HCP concentrations measured by two HCP ELISA kits

HCP concentration of the HCCF from both culture temperatures was measured with two different commercially available HCP ELISA kits. The first kit is a specific GS-CHO HCP ELISA purchased from Lonza Biologics with the polyclonal antibodies raised in donkey and sheep against an HCP pool of a null CHO K1 cell line. The second kit was purchased from Cygnus Technologies prepared with polyclonal antibodies raised in goat against both CHO S and CHO K1 cell lines. The former has a HCP detection range between 25 ng/mL and 1000 μg/mL, while the latter ranges between 1 ng/mL and 0.1 μg/mL. The HCP detection range of the Lonza kit is significantly broader than the Cygnus kit, but the Cygnus kit was anticipated to be more sensitive in detecting low-level HCPs.

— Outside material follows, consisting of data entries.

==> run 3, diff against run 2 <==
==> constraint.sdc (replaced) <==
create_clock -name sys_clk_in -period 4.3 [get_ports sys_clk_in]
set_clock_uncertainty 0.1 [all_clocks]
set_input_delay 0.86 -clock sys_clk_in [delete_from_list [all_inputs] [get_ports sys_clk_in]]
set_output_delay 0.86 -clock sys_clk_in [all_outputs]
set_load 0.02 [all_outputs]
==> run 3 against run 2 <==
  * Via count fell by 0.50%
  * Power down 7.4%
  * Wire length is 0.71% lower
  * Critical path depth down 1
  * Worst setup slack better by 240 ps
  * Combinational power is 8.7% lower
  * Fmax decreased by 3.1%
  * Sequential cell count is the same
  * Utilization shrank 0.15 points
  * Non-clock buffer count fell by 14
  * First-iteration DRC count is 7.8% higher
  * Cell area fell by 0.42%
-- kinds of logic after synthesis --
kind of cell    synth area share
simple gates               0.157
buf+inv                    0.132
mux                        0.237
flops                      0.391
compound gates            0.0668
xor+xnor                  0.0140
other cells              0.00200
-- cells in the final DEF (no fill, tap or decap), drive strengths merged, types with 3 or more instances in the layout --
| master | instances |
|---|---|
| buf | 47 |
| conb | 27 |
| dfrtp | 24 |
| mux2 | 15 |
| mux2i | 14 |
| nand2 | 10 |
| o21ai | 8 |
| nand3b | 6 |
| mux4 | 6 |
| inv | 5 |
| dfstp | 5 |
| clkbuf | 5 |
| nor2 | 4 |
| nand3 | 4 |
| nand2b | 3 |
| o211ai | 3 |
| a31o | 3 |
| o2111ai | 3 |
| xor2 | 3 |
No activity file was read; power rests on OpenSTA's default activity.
==> src/core/tpc_cfg_if.sv <==
`timescale 1ns/1ps
// configuration and status shared between bus slave and loop core
interface tpc_cfg_if;
  import tpc_pkg::*;
  logic closed_mode;
  logic start;
  logic [1:0] step;
  tpc_pwr_t path_loss;
  tpc_pwr_t intf_lvl;
  tpc_pwr_t l3_const;
  tpc_pwr_t target_sir;
  logic [2:0] ol_delay;
  tpc_pwr_t min_pwr;
  logic [TPC_NCODES-1:0] code_nrt;
  tpc_pwr_t pwr_rt;
  tpc_pwr_t pwr_nrt;
  tpc_state_e state;
  logic out_sync;
  logic tpc_tx;
  modport slave (
    output closed_mode, start, step, path_loss, intf_lvl, l3_const, target_sir,
    output ol_delay, min_pwr, code_nrt,
    input pwr_rt, pwr_nrt, state, out_sync, tpc_tx
  );
  modport core (
    input closed_mode, start, step, path_loss, intf_lvl, l3_const, target_sir,
    input ol_delay, min_pwr, code_nrt,
    output pwr_rt, pwr_nrt, state, out_sync, tpc_tx
  );
endinterface

==> src/core/tpc_axil.sv <==
`timescale 1ns/1ps
module tpc_axil
  import tpc_pkg::*;
(
  // clock and reset
  input wire logic mclk,
  input wire logic rst,
  // axi4-lite slave
  input wire logic [7:0] s_awaddr,
  input wire logic s_awvalid,
  output logic s_awready,
  input wire logic [31:0] s_wdata,
  input wire logic [3:0] s_wstrb,
  input wire logic s_wvalid,
  output logic s_wready,
  output logic [1:0] s_bresp,
  output logic s_bvalid,
  input wire logic s_bready,
  input wire logic [7:0] s_araddr,
  input wire logic s_arvalid,
  output logic s_arready,
  output logic [31:0] s_rdata,
  output logic [1:0] s_rresp,
  output logic s_rvalid,
  input wire logic s_rready,
  // block side
  tpc_cfg_if.slave cfg
);
  logic aw_q, w_q;
  logic [7:0] awa_q;
  logic [31:0] wd_q;
  logic wr_go;
  logic closed_q, start_q;
  logic [1:0] step_q;
  tpc_pwr_t path_q, intf_q, const_q, target_q, minp_q;
  logic [2:0] delay_q;
  logic [TPC_NCODES-1:0] nrt_q;
  logic [31:0] rd_d;
  logic rd_ok;

  assign s_awready = !aw_q && !s_bvalid;
  assign s_wready = !w_q && !s_bvalid;
  assign wr_go = aw_q && w_q && !s_bvalid;

  // ==========================================================
  // write path: address and data latched independently
  always_ff @(posedge mclk or posedge rst) begin
    if (rst) begin
      aw_q <= 1'b0;
      w_q <= 1'b0;
      awa_q <= 8'h00;
      wd_q <= 32'h0;
      s_bvalid <= 1'b0;
      s_bresp <= 2'h0;
    end else begin
      if (s_awvalid && s_awready) begin
        aw_q <= 1'b1;
        awa_q <= s_awaddr;
      end
      if (s_wvalid && s_wready) begin
        w_q <= 1'b1;
        wd_q <= s_wdata;
      end
      if (wr_go) begin
        aw_q <= 1'b0;
        w_q <= 1'b0;
        s_bvalid <= 1'b1;
        s_bresp <= (awa_q <= TPC_OFS_CODES && awa_q[1:0] == 2'h0) ? 2'h0 : 2'h2;
      end else if (s_bvalid && s_bready) begin
        s_bvalid <= 1'b0;
      end
    end
  end

  // byte strobes are ignored: every field fits in the low byte pair
  always_ff @(posedge mclk or posedge rst) begin
    if (rst) begin
      closed_q <= 1'b0;
      start_q <= 1'b0;
      step_q <= TPC_STEP_RST;
      path_q <= '0;
      intf_q <= '0;
      const_q <= '0;
      target_q <= '0;
      delay_q <= TPC_DELAY_MIN;
      minp_q <= TPC_MINPWR_RST;
      nrt_q <= '0;
    end else begin
      start_q <= 1'b0;
      if (wr_go) begin
        case (awa_q)
          TPC_OFS_CTRL: begin
            closed_q <= wd_q[TPC_CTRL_CLOSED];
            start_q <= wd_q[TPC_CTRL_START];
          end
          TPC_OFS_STEP: begin
            if (wd_q[1:0] < TPC_STEP_MIN) step_q <= TPC_STEP_MIN;
            else step_q <= wd_q[1:0];
          end
          TPC_OFS_PATH: path_q <= wd_q[TPC_PW-1:0];
          TPC_OFS_INTF: intf_q <= wd_q[TPC_PW-1:0];
          TPC_OFS_CONST: const_q <= wd_q[TPC_PW-1:0];
          TPC_OFS_TARGET: target_q <= wd_q[TPC_PW-1:0];
          TPC_OFS_DELAY: begin
            if (wd_q[2:0] < TPC_DELAY_MIN) delay_q <= TPC_DELAY_MIN;
            else delay_q <= wd_q[2:0];
          end
          TPC_OFS_MINPWR: minp_q <= wd_q[TPC_PW-1:0];
          TPC_OFS_CODES: nrt_q <= wd_q[TPC_NCODES-1:0];
          default: begin
          end
        endcase
      end
    end
  end

  assign cfg.closed_mode = closed_q;
  assign cfg.start = start_q;
  assign cfg.step = step_q;
  assign cfg.path_loss = path_q;
  assign cfg.intf_lvl = intf_q;
  assign cfg.l3_const = const_q;
  assign cfg.target_sir = target_q;
  assign cfg.ol_delay = delay_q;
  assign cfg.min_pwr = minp_q;
  assign cfg.code_nrt = nrt_q;

  // ==========================================================
  // read path
  always_comb begin
    rd_d = 32'h0;
    rd_ok = 1'b1;
    case (s_araddr)
      TPC_OFS_CTRL: rd_d[TPC_CTRL_CLOSED] = closed_q;
      TPC_OFS_STEP: rd_d[1:0] = step_q;
      TPC_OFS_PATH: rd_d = {{(32-TPC_PW){path_q[TPC_PW-1]}}, path_q};
      TPC_OFS_INTF: rd_d = {{(32-TPC_PW){intf_q[TPC_PW-1]}}, intf_q};
      TPC_OFS_CONST: rd_d = {{(32-TPC_PW){const_q[TPC_PW-1]}}, const_q};
      TPC_OFS_TARGET: rd_d = {{(32-TPC_PW){target_q[TPC_PW-1]}}, target_q};
      TPC_OFS_DELAY: rd_d[2:0] = delay_q;
      TPC_OFS_STATUS: rd_d[3:0] = {cfg.tpc_tx, cfg.out_sync, cfg.state};
      TPC_OFS_PWR_RT: rd_d = {{(32-TPC_PW){cfg.pwr_rt[TPC_PW-1]}}, cfg.pwr_rt};
      TPC_OFS_PWR_NRT: rd_d = {{(32-TPC_PW){cfg.pwr_nrt[TPC_PW-1]}}, cfg.pwr_nrt};
      TPC_OFS_MINPWR: rd_d = {{(32-TPC_PW){minp_q[TPC_PW-1]}}, minp_q};
      TPC_OFS_CODES: rd_d[TPC_NCODES-1:0] = nrt_q;
      default: rd_ok = 1'b0;
    endcase
  end

  assign s_arready = !s_rvalid;

  always_ff @(posedge mclk or posedge rst) begin
    if (rst) begin
      s_rvalid <= 1'b0;
      s_rdata <= 32'h0;
      s_rresp <= 2'h0;
    end else if (s_arvalid && s_arready) begin
      s_rvalid <= 1'b1;
      s_rdata <= rd_d;
      s_rresp <= rd_ok ? 2'h0 : 2'h2;
    end else if (s_rvalid && s_rready) begin
      s_rvalid <= 1'b0;
    end
  end
endmodule

==> src/core/tpc_top.sv <==
`timescale 1ns/1ps
// Function
// - closed loop adjusts at most 200 per second
// - open-loop power applied 1..7 slots later
// - downlink code powers kept within 20 dB; the design applies this span to the uplink RT/NRT outputs instead
// - same-bearer codes share one power
// - RT and NRT each closed-loop, separate levels
// - access power is pathloss plus interference plus constant
// - start at access power, then open/closed
// - open loop uses access power formula
// - TPC 0 steps down, 1 steps up
// - target SIR set by outer loop
// - out of sync holds closed-loop power constant
// - out of sync sends TPC 1 continuously
// - UE sends TPC from downlink SIR compare
module tpc_top
  import tpc_pkg::*;
(
  // clock and reset
  input wire logic mclk,
  input wire logic rst,
  // axi4-lite slave
  input wire logic [7:0] s_awaddr,
  input wire logic s_awvalid,
  output logic s_awready,
  input wire logic [31:0] s_wdata,
  input wire logic [3:0] s_wstrb,
  input wire logic s_wvalid,
  output logic s_wready,
  output logic [1:0] s_bresp,
  output logic s_bvalid,
  input wire logic s_bready,
  input wire logic [7:0] s_araddr,
  input wire logic s_arvalid,
  output logic s_arready,
  output logic [31:0] s_rdata,
  output logic [1:0] s_rresp,
  output logic s_rvalid,
  input wire logic s_rready,
  // timeslot strobe and sync status (from modem, asynchronous)
  input wire logic slot_tick,
  input wire logic in_sync,
  // received downlink tpc (soft value, positive means 1)
  input wire logic tpc_rx_valid,
  input wire logic tpc_rx_nrt,
  input wire logic signed [7:0] tpc_rx_soft,
  // downlink sir measurement
  input wire logic sir_valid,
  input wire logic signed [9:0] sir_meas,
  // uplink transmit power and tpc to send
  output tpc_pkg::tpc_pwr_t tx_pwr_rt,
  output tpc_pkg::tpc_pwr_t tx_pwr_nrt,
  output logic [tpc_pkg::TPC_NCODES-1:0] code_is_nrt,
  output logic tpc_tx_bit,
  output logic tpc_tx_strobe
);
  import tpc_pkg::*;

  tpc_cfg_if cfg ();

  tpc_axil u_axil (
    .mclk(mclk),
    .rst(rst),
    .s_awaddr(s_awaddr),
    .s_awvalid(s_awvalid),
    .s_awready(s_awready),
    .s_wdata(s_wdata),
    .s_wstrb(s_wstrb),
    .s_wvalid(s_wvalid),
    .s_wready(s_wready),
    .s_bresp(s_bresp),
    .s_bvalid(s_bvalid),
    .s_bready(s_bready),
    .s_araddr(s_araddr),
    .s_arvalid(s_arvalid),
    .s_arready(s_arready),
    .s_rdata(s_rdata),
    .s_rresp(s_rresp),
    .s_rvalid(s_rvalid),
    .s_rready(s_rready),
    .cfg(cfg.slave)
  );

  // ==========================================================
  // pin synchronisers; only the second stage is read
  logic [1:0] tick_s_q, sync_s_q;
  logic tick_old_q;
  logic slot_pulse;
  always_ff @(posedge mclk or posedge rst) begin
    if (rst) begin
      tick_s_q <= 2'h0;
      sync_s_q <= 2'h0;
      tick_old_q <= 1'b0;
    end else begin
      tick_s_q <= {tick_s_q[0], slot_tick};
      sync_s_q <= {sync_s_q[0], in_sync};
      tick_old_q <= tick_s_q[1];
    end
  end
  assign slot_pulse = tick_s_q[1] && !tick_old_q;
  logic oos;
  assign oos = !sync_s_q[1];

  // ==========================================================
  // open-loop power with saturation
  tpc_pwr_t ol_pwr, max_pwr;
  logic signed [TPC_PW+1:0] ol_sum;
  assign max_pwr = cfg.min_pwr + TPC_UL_RANGE;
  assign ol_sum = 12'(cfg.path_loss) + 12'(cfg.intf_lvl) + 12'(cfg.l3_const);
  always_comb begin
    if (ol_sum > 12'(max_pwr)) ol_pwr = max_pwr;
    else if (ol_sum < 12'(cfg.min_pwr)) ol_pwr = cfg.min_pwr;
    else ol_pwr = ol_sum[TPC_PW-1:0];
  end

  // ==========================================================
  // open-loop delay line, one entry per slot
  tpc_pwr_t dly_q [TPC_DELAY_MAX+1];
  always_ff @(posedge mclk or posedge rst) begin
    if (rst) begin
      for (int i = 0; i <= int'(TPC_DELAY_MAX); i++) dly_q[i] <= TPC_MINPWR_RST;
    end else if (slot_pulse) begin
      dly_q[0] <= ol_pwr;
      for (int i = 1; i <= int'(TPC_DELAY_MAX); i++) dly_q[i] <= dly_q[i-1];
    end
  end
  tpc_pwr_t ol_late;
  assign ol_late = dly_q[cfg.ol_delay - 3'h1];

  // ==========================================================
  // mode sequencing
  tpc_state_e st_q;
  always_ff @(posedge mclk or posedge rst) begin
    if (rst) begin
      st_q <= TPC_ST_IDLE;
    end else begin
      case (st_q)
        TPC_ST_IDLE: if (cfg.start) st_q <= TPC_ST_ACCESS;
        TPC_ST_ACCESS: begin
          if (!oos) st_q <= cfg.closed_mode ? TPC_ST_CLOSED : TPC_ST_OPEN;
        end
        TPC_ST_OPEN: if (cfg.closed_mode) st_q <= TPC_ST_CLOSED;
        TPC_ST_CLOSED: if (!cfg.closed_mode) st_q <= TPC_ST_OPEN;
        default: st_q <= TPC_ST_IDLE;
      endcase
    end
  end

  // ==========================================================
  // closed-loop rate limiter
  logic [$clog2(TPC_MIN_GAP+1)-1:0] gap_q;
  logic gap_ok;
  assign gap_ok = (gap_q == '0);
  logic cl_apply;
  assign cl_apply = (st_q == TPC_ST_CLOSED) && tpc_rx_valid && !oos && gap_ok;
  always_ff @(posedge mclk or posedge rst) begin
    if (rst) gap_q <= '0;
    else if (cl_apply) gap_q <= ($bits(gap_q))'(TPC_MIN_GAP - 1);
    else if (!gap_ok) gap_q <= gap_q - 1'b1;
  end

  // ==========================================================
  // per-service power, one register each
  tpc_pwr_t pwr_q [2];
  tpc_pwr_t step_w;
  assign step_w = TPC_PW'(cfg.step);
  logic down;
  assign down = (tpc_rx_soft <= 8'sd0); // soft decision
  for (genvar s = 0; s < 2; s++) begin : g_svc
    tpc_pwr_t up_v, dn_v;
    assign up_v = (pwr_q[s] > max_pwr - step_w) ? max_pwr : pwr_q[s] + step_w;
    assign dn_v = (pwr_q[s] < cfg.min_pwr + step_w) ? cfg.min_pwr : pwr_q[s] - step_w;
    always_ff @(posedge mclk or posedge rst) begin
      if (rst) begin
        pwr_q[s] <= TPC_MINPWR_RST;
      end else begin
        case (st_q)
          TPC_ST_ACCESS: pwr_q[s] <= ol_pwr;
          TPC_ST_OPEN: if (slot_pulse) pwr_q[s] <= ol_late;
          TPC_ST_CLOSED: begin
            // per service; held while out of sync
            if (cl_apply && (tpc_rx_nrt == s[0])) pwr_q[s] <= down ? dn_v : up_v;
          end
          default: begin
          end
        endcase
      end
    end
  end

  // ==========================================================
  // uplink code powers, balanced within the downlink-style span
  tpc_pwr_t nrt_bal;
  always_comb begin
    if (pwr_q[1] < pwr_q[0] - TPC_DL_BALANCE) nrt_bal = pwr_q[0] - TPC_DL_BALANCE;
    else if (pwr_q[1] > pwr_q[0] + TPC_DL_BALANCE) nrt_bal = pwr_q[0] + TPC_DL_BALANCE;
    else nrt_bal = pwr_q[1];
  end
  always_ff @(posedge mclk or posedge rst) begin
    if (rst) begin
      tx_pwr_rt <= TPC_MINPWR_RST;
      tx_pwr_nrt <= TPC_MINPWR_RST;
      code_is_nrt <= '0;
    end else begin
      tx_pwr_rt <= pwr_q[0];
      tx_pwr_nrt <= nrt_bal;
      code_is_nrt <= cfg.code_nrt;
    end
  end

  // ==========================================================
  // downlink tpc generation from sir compare
  always_ff @(posedge mclk or posedge rst) begin
    if (rst) begin
      tpc_tx_bit <= 1'b1;
      tpc_tx_strobe <= 1'b0;
    end else begin
      tpc_tx_strobe <= 1'b0;
      if (oos) begin
        // no measurement possible: a forced up command goes out once per slot,
        // and the bit only moves together with its strobe
        if (slot_pulse) begin
          tpc_tx_bit <= 1'b1;
          tpc_tx_strobe <= 1'b1;
        end
      end else if (sir_valid) begin
        tpc_tx_bit <= (sir_meas > cfg.target_sir) ? 1'b0 : 1'b1;
        tpc_tx_strobe <= 1'b1;
      end
    end
  end

  assign cfg.pwr_rt = pwr_q[0];
  assign cfg.pwr_nrt = pwr_q[1];
  assign cfg.state = st_q;
  assign cfg.out_sync = oos;
  assign cfg.tpc_tx = tpc_tx_bit;
endmodule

We observed considerable and consistent discrepancies in HCP concentration of HCCF measured by the two kits. The Lonza kit showed HCP concentrations of 355.8 ± 132.9 μg/mL and 380.0 ± 166.2 μg/mL for the HCCF of the 36.5°C and 32°C cultures, respectively. These values are 3.6 times the HCP level measured with the Cygnus kit for the HCCF of both the control and mild hypothermic cultures (Table 1). This result shows that the in-house Lonza HCP ELISA kit, which is expected to be more specific and customized to the Lonza cell line used in this experiment, detected significantly more HCPs in the HCCF compared to the Cygnus kit. Nonetheless, HCP concentration of the mild hypothermic HCCF was slightly higher than that of the control in both HCP ELISA tests.

Table 1.

Summary of mAb titer and HCP concentration of HCCF and protein A eluates. HCP concentrations in this table were obtained from HCP ELISA experiment with the Cygnus kit.

	36.5°C		32°C from Day 5
Performance Indicators	HCCF	Post-Protein A	HCCF	Post-Protein A
Harvest Day	9 and 11		14 and 16
mAb Concentration (mg/mL)	1.08 ± 0.15	0.97 ± 0.30	1.21 ± 0.15	0.93 ± 0.20
HCP Concentration (μg/mL)	98.18 ± 14.43	0.09 ± 0.03	105.82 ± 7.95	0.32 ± 0.07
HCP/mAb (μg/mg)	89.53 ± 19.93	0.08 ± 0.02	87.70 ± 9.16	0.33 ± 0.13
mAb Recovery	90.1%		76.3%
HCP Removal	99.9%		99.7%

The impact of mild hypothermia on mAb recovery and HCP removal

In this study, a single-step protein A affinity chromatography was used for antibody purification because it is the most effective purification step in industrial mAb production. Therefore, understanding the characteristics of HCPs from each culture temperature that co-purify with the mAb through protein A purification is crucial. We observed significant reductions in both the overall HCP concentration measured with the Cygnus HCP ELISA kit and the number of HCP species identified with LC-MS/MS analysis after this single purification step. Percentages of mAb recovery and HCP removal after protein A purification are summarized in Table 1.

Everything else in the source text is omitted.